Task statement: Copy out every line holding the string "cells" from the records below.

[Data items]
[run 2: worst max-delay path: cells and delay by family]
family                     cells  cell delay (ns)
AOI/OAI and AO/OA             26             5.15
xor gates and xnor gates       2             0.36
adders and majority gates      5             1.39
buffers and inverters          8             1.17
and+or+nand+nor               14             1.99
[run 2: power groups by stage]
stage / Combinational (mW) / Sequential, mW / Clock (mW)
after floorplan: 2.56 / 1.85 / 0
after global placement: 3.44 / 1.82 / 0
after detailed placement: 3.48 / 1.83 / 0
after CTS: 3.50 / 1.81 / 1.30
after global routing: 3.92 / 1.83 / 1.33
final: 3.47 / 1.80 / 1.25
[src/rtl/core/permutation_crossover_repair_top.sv]
// Channel | Direction | Beat contents
// s_*     | in        | tuser: command; tdata: mom, dad, crossover point, random start
// m_*     | out       | tuser: error; tdata: child index, child value
// cfg_*   | in        | cfg_index selects highest value (0) or genome length (1)
//
// Parent beat: accept, map read, result. Used gene: no result. Early error: no map read.
// A fill beat probes upward from the random start, wrapping, at most VALUE_SPACE probes.
// A start beat clears the used map one entry a cycle, over every entry.
// After reset the same clear sweep runs before s_tready rises.
// The map takes one write and one registered read a cycle; a result waits
// in the output register while the next beat is accepted; m_tready stalls hold it there.
module permutation_crossover_repair_top #(
	parameter int VALUE_SPACE = 1024,
	parameter int MAX_GENES   = 1024
) (
	input  logic        clk,
	input  logic        arst_n,
	input  logic        s_tvalid,
	output logic        s_tready,
	input  logic [39:0] s_tdata,   // mom_gene, dad_gene, crossover_pos, random_start
	input  logic [1:0]  s_tuser,   // command
	output logic        m_tvalid,
	input  logic        m_tready,
	output logic [23:0] m_tdata,   // child_index, child_value, zero pad
	output logic        m_tuser,   // error
	input  logic        cfg_valid,
	output logic        cfg_ready,
	input  logic        cfg_index,
	input  logic [10:0] cfg_data
);

	import pcr_pkg::*;

	logic [VAL_W-1:0] high_q;
	logic [CNT_W-1:0] len_q;
	logic             m_valid_q;
	logic [VAL_W-1:0] m_index_q;
	logic [VAL_W-1:0] m_value_q;
	logic             m_error_q;

	item_t item;
	lim_t  lim;
	res_t  res;
	logic  res_take;

	// Configuration writes, always accepted
	assign cfg_ready = 1'b1;

	always_ff @(posedge clk or negedge arst_n) begin
		if (!arst_n) begin
			high_q <= VAL_W'(1023);
			len_q  <= CNT_W'(1024);
		end else if (cfg_valid) begin
			unique case (cfg_index)
				REG_HIGHEST: high_q <= cfg_data[VAL_W-1:0];
				REG_LENGTH:  len_q  <= cfg_data;
				default:     len_q  <= len_q;
			endcase
		end
	end

	// Clamp limits to the build-time sizes
	assign lim.high = (32'(high_q) < VALUE_SPACE - 1) ? high_q : VAL_W'(VALUE_SPACE - 1);
	assign lim.len  = (32'(len_q) < MAX_GENES) ? len_q : CNT_W'(MAX_GENES);

	// Unpack the input beat
	assign item.cmd   = s_tuser;
	assign item.mom   = s_tdata[9:0];
	assign item.dad   = s_tdata[19:10];
	assign item.split = s_tdata[29:20];
	assign item.rnd   = s_tdata[39:30];

	pcr_ctrl #(
		.VALUE_SPACE(VALUE_SPACE)
	) u_ctrl (
		.clk     (clk),
		.arst_n  (arst_n),
		.in_valid(s_tvalid),
		.in_ready(s_tready),
		.item    (item),
		.lim     (lim),
		.res     (res),
		.res_take(res_take)
	);

	// Output register: load when empty or being drained
	assign res_take = res.valid && (!m_valid_q || m_tready);

	always_ff @(posedge clk or negedge arst_n) begin
		if (!arst_n) begin
			m_valid_q <= 1'b0;
		end else if (res_take) begin
			m_valid_q <= 1'b1;
		end else if (m_tready) begin
			m_valid_q <= 1'b0;
		end
	end

	always_ff @(posedge clk) begin
		if (res_take) begin
			m_index_q <= res.index;
			m_value_q <= res.value;
			m_error_q <= res.error;
		end
	end

	assign m_tvalid = m_valid_q;
	assign m_tdata  = {4'b0000, m_value_q, m_index_q};
	assign m_tuser  = m_error_q;

endmodule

Output of the exercise:
[run 2: worst max-delay path: cells and delay by family]
family                     cells  cell delay (ns)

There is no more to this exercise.